Cleaning up our vehicle weight data#
Before we can analyze our data, we'll need to combine vehicle weights with makes and models, as well as clean up the results a bit.
import glob
import pandas as pd
Read in all of the vehicle weight csv files#
filenames = glob.glob("vehicle-data/*.csv")
filenames[:5]
len(filenames)
df = pd.concat([pd.read_csv(filename) for filename in filenames], sort=False, ignore_index=True)
df.head(2)
Cut it to be just the columns we're interested in#
df = df[['Curb Weight-automatic', 'Curb Weight-manual', 'Make', 'Model', 'Model Year']].copy()
df.head()
Remove 'lbs' from the weight columns, then average the two#
df['Curb Weight-automatic'] = df['Curb Weight-automatic'].str.replace(' lbs', '')

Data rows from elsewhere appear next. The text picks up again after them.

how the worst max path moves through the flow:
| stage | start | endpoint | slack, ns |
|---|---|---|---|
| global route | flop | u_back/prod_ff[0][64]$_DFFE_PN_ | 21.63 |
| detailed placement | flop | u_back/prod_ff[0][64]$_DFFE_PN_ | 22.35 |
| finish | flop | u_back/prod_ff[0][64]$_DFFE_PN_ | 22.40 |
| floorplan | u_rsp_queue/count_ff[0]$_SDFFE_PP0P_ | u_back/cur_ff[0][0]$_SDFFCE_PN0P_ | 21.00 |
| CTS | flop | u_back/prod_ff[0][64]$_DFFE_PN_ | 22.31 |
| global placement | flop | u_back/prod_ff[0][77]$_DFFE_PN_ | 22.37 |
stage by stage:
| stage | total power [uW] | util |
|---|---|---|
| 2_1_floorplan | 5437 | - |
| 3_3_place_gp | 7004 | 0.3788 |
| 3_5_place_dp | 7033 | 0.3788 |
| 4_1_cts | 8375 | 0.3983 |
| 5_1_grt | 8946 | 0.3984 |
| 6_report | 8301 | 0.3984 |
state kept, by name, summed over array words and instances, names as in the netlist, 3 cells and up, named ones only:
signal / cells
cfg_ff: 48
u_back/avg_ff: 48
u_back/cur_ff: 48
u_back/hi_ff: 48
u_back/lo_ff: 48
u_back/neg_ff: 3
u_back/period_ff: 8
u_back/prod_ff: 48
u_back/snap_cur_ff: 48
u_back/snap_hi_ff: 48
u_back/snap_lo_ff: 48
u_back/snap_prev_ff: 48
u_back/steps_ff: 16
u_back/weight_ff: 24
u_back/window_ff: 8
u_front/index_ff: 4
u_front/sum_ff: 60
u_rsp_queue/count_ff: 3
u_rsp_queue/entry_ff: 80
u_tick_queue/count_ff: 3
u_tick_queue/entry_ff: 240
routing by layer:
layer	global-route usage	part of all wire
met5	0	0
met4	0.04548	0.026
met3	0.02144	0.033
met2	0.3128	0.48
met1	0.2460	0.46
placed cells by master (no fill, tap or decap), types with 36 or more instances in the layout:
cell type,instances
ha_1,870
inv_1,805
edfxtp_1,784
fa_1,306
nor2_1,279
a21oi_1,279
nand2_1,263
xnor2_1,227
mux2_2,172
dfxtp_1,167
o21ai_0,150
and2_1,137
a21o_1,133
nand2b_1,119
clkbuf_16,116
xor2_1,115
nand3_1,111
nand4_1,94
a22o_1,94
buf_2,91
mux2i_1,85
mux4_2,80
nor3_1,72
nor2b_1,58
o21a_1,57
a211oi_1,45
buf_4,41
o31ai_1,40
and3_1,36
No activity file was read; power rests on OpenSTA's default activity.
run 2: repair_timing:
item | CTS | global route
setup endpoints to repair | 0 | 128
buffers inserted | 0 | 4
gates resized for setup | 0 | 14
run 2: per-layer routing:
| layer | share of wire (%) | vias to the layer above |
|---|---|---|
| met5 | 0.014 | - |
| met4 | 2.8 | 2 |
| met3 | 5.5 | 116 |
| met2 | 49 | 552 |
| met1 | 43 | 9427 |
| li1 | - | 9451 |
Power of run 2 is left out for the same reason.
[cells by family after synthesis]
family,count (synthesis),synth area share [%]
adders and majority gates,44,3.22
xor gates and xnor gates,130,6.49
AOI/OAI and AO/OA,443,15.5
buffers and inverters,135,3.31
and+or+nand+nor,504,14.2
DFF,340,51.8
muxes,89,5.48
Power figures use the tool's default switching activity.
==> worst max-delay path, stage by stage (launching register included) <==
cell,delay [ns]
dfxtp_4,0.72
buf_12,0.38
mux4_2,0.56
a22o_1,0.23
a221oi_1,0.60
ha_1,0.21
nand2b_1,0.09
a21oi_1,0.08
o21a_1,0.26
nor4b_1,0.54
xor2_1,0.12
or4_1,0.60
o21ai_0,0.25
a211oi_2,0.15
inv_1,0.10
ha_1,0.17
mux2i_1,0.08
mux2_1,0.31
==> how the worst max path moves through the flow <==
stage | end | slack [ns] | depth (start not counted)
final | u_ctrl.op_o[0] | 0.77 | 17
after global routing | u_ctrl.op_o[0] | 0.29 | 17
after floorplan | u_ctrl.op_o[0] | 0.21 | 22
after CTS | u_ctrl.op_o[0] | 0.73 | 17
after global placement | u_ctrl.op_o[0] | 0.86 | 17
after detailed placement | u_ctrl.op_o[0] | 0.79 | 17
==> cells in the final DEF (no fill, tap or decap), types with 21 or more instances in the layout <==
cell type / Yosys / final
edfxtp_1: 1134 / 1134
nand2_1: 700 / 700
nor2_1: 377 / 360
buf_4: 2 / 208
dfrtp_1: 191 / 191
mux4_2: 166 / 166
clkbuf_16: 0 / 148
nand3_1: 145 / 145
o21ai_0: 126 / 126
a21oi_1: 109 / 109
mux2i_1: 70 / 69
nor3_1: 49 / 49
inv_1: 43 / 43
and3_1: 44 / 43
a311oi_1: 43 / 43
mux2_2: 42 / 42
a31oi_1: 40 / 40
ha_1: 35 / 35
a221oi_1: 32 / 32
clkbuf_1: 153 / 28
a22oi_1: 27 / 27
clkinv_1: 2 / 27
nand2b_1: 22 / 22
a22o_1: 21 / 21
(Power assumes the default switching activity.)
$ cat src/cbcp_decode.sv
`timescale 1ns / 1ps
// Byte decoder: next scan state and the record burst for one command byte.
module cbcp_decode
   import cbcp_pkg::*;
#(
   parameter int CHANNELS    = DEF_CHANNELS,
   parameter int BLOCK_BYTES = DEF_BLOCK_BYTES
) (
   input  scan_state_type state,
   input  logic [7:0]     ram_byte,
   input  logic           first_byte,
   output scan_state_type state_next,
   output burst_type      burst
);

   scan_state_type    eff;
   scan_state_type    nxt;
   burst_type         bst;
   logic              fin;
   logic [POS_W-1:0]  p1;
   logic [CHN_W-1:0]  chan_inc;
   logic [LEN_W-1:0]  tx;
   logic [LEN_W-1:0]  rx;
   logic [SKIP_W-1:0] len_sum;
   logic [NEXT_W-1:0] next_pos;
   logic              chan_full;
   logic              p1_out;

   function automatic logic [LEN_W-1:0] tx_of_byte(input logic [7:0] b);
      tx_of_byte = LEN_W'(b & LEN_MASK);
   endfunction

   always_comb begin
      eff = state;
      if (first_byte) begin
         eff        = '0;
         eff.active = 1'b1;
      end
      nxt = eff;
      bst = '0;
      fin = 1'b0;

      p1        = eff.pos + 1'b1;
      chan_inc  = eff.chan + 1'b1;
      tx        = eff.pend_len;
      rx        = LEN_W'(ram_byte & LEN_MASK);
      len_sum   = SKIP_W'(tx) + SKIP_W'(rx);
      next_pos  = NEXT_W'(p1) + NEXT_W'(len_sum);
      chan_full = chan_inc >= CHN_W'(CHANNELS);
      p1_out    = p1 >= POS_W'(BLOCK_BYTES);

      if (eff.active) begin
         if (eff.pos >= POS_W'(BLOCK_BYTES)) begin
            fin = 1'b1;
         end else begin
            nxt.pos = p1;
            if (eff.skip != '0) begin
               nxt.skip = eff.skip - 1'b1;
            end else if (eff.pend_v && ram_byte != BYTE_END) begin
               // second frame byte: rx length
               nxt.pend_v = 1'b0;
               if (p1_out) begin
                  fin = 1'b1;
               end else begin
                  bst.head_v                  = 1'b1;
                  bst.head.channel_index      = eff.chan[CH_IDX_W-1:0];
                  bst.head.record_kind        = KIND_FRAME;
                  bst.head.frame_offset       = LEN_W'(eff.pos - 1'b1);
                  bst.head.tx_length          = tx;
                  bst.head.rx_length          = rx;
                  bst.head.frame_overrun      = next_pos > NEXT_W'(BLOCK_BYTES);
                  nxt.chan                    = chan_inc;
                  nxt.skip                    = len_sum;
                  fin = chan_full || (next_pos >= NEXT_W'(BLOCK_BYTES));
               end
            end else begin
               // a dangling frame byte before an end code is dropped
               nxt.pend_v = 1'b0;
               case (ram_byte)
                  BYTE_DISABLE: begin
                     bst.head_v             = 1'b1;
                     bst.head.channel_index = eff.chan[CH_IDX_W-1:0];
                     bst.head.record_kind   = KIND_DISABLED;
                     nxt.chan               = chan_inc;
                     fin                    = chan_full || p1_out;
                  end
                  BYTE_PAD: begin
                     fin = (eff.chan >= CHN_W'(CHANNELS)) || p1_out;
                  end
                  BYTE_END: begin
                     bst.run_ch = eff.chan[CH_IDX_W-1:0];
                     if (eff.chan < CHN_W'(CHANNELS)) begin
                        bst.run_n = CHN_W'(CHANNELS) - eff.chan;
                        nxt.chan  = CHN_W'(CHANNELS);
                     end
                     fin = 1'b1;
                  end
                  BYTE_RESET: begin
                     bst.head_v             = 1'b1;
                     bst.head.channel_index = eff.chan[CH_IDX_W-1:0];
                     bst.head.record_kind   = KIND_RESET;
                     bst.head.tx_length     = RESET_TX;
                     bst.head.rx_length     = RESET_RX;
                     nxt.chan               = chan_inc;
                     fin                    = chan_full || p1_out;
                  end
                  default: begin
                     if (!p1_out) begin
                        nxt.pend_len = tx_of_byte(ram_byte);
                        nxt.pend_v   = 1'b1;
                     end else begin
                        fin = 1'b1;
                     end
                  end
               endcase
            end
         end
      end

      if (fin) begin
         bst.done_v = 1'b1;
         nxt.active = 1'b0;
         nxt.pend_v = 1'b0;
         nxt.skip   = '0;
      end

      state_next = nxt;
      burst      = bst;
   end

endmodule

df['Curb Weight-manual'] = df['Curb Weight-manual'].str.replace(' lbs', '')
df.head(2)
# Average the automatic and manual weights
df['weight'] = df[['Curb Weight-automatic','Curb Weight-automatic']].astype(float).mean(axis=1)
df.head(2)
df.drop(columns=['Curb Weight-automatic', 'Curb Weight-manual'], inplace=True)
df.head()
Maybe there are multiples per make/model/year, so we'll average those, too#
# Now let's group by make, model and year and get the average weight
weights = df.groupby(['Make', 'Model', 'Model Year']).weight.mean().to_frame().reset_index()
# Remove anything that doesn't have a weight
weights.dropna(subset=['weight'], inplace=True)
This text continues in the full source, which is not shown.